With Louisiana’s fragile shorelines retreating at alarming rates, shoreline protection systems have become key defenses in protecting what remains for generations to come. As a result, installations of various hard structure types are cropping up as part of the daily battle against land loss.
Although large rocks are one of the most-common examples of such efforts, others are also being installed using a variety of man-made objects. Dubbed “living shorelines,” these installations offer a number of benefits beyond shoreline protection against wave action.
From domes and cones, from triangular to circular, government entities like the Coastal Protection and Restoration Authority (CPRA) are experimenting with manufactured structures well beyond the old standby boulders. Mesh baskets filled with oyster shells are also a key design being tested for further implementation.
Great for fishermen
“Biodiversity” may be the technical term project planners use, but to area fisherman, that translates to having all the key ingredients for productive fishing locations, as the structures are havens for a myriad of aquatic species.

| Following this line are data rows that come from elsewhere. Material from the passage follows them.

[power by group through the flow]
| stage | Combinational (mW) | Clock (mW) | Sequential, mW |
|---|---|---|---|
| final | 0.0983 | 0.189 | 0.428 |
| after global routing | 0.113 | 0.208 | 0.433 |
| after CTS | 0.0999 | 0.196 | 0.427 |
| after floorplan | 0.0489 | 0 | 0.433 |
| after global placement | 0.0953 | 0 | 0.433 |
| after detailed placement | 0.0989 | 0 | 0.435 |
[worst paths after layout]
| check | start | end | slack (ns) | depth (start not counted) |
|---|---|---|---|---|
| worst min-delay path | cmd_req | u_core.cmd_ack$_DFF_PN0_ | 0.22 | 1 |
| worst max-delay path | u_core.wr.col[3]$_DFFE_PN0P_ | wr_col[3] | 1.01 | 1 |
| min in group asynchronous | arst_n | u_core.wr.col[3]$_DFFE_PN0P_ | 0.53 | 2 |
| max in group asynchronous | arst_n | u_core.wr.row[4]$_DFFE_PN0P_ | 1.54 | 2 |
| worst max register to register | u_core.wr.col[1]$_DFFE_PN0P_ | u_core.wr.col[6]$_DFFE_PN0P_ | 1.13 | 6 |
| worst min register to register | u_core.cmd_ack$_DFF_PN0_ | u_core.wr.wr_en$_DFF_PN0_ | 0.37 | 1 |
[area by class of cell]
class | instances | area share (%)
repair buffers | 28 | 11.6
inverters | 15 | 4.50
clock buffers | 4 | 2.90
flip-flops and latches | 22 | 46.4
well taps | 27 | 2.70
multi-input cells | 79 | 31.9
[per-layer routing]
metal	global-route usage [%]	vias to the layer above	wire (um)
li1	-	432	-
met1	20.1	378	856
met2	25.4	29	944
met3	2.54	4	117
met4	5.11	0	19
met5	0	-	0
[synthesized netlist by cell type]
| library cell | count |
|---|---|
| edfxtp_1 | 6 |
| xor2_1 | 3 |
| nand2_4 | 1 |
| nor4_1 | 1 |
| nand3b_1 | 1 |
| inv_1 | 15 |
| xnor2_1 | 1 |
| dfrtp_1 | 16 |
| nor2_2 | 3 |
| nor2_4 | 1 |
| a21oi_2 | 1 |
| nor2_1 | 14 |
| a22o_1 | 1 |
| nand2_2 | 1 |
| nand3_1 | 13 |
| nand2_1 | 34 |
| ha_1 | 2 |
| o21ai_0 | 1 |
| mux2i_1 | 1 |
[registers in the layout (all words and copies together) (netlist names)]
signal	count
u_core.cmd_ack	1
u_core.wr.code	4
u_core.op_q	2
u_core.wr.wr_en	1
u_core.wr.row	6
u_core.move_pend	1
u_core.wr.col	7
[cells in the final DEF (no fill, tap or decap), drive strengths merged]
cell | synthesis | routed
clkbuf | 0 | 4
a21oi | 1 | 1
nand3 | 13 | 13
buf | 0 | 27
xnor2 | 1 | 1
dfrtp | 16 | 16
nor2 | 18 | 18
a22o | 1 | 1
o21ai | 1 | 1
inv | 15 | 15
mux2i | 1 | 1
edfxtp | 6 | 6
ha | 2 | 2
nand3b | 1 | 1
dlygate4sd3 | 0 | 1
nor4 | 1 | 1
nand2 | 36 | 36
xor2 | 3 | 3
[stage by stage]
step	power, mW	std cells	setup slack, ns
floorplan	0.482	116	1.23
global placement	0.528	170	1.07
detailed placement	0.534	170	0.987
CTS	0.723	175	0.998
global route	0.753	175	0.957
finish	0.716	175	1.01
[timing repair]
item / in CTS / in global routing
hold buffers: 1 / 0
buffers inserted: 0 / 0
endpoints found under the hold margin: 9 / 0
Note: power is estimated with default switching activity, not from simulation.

Though surface observations make them appear to be promising, their full value is only fully understood when a low tide reveals just how much biodiversity is present. Barnacles and oysters affix themselves to the structures, baitfish and crabs swim in, through and around every nook and cranny as well. To area anglers targeting gamefish like speckled trout, redfish, black drum and sheepshead, these structures provide everything a fish could want, from protection to food.
As the variety of species and structure shapes may greatly vary from reef to reef, there’s no shortage of ways to effectively fish them. From your favorite soft plastics to live bait and even topwaters, a number of approaches can produce throughout the year.
The tried-and-true approach for maximum species variety would be live-bait offerings suspended above or around the reefs with a cork. Adjusting for the depth of the installation to avoid snagging, live or even dead shrimp are typically not passed up by much. Depending on the particular shape of the structure, the key may be a precise cast between or along the edge of the various reefs for redfish, sheepshead and black drum, while working lures off the structures is a bit often produces the trout.
Given the varieties of species often available, such structures are ideal for less-experienced anglers, who just want action of any kind and don’t care to target any one species. The boat can be positioned fairly close to the reefs, so a short pitch and not a long cast is all it takes when properly anchored. You never know what might be on the other end of the line when the cork goes under.
On high-tide events, when certain structure types might be only submerged by a foot or two of water, I have a hard time not throwing topwater plugs over to the back side of the reefs and working them over the top and back to the boat. We’ve seen some explosive strikes from both redfish and trout ambushing the lures as they lie in wait within the structures. This approach can be very effective for those looking to up the excitement on their outing.
Such shoreline projects appear to be a critical tool for long-term plans to combat coastal erosion. With living shoreline installations, the needs of both the fish and fishermen are met, all while preventing further degradation of our fragile remaining marshes. Keep an eye out for installations coming to a marsh near you in the years to come.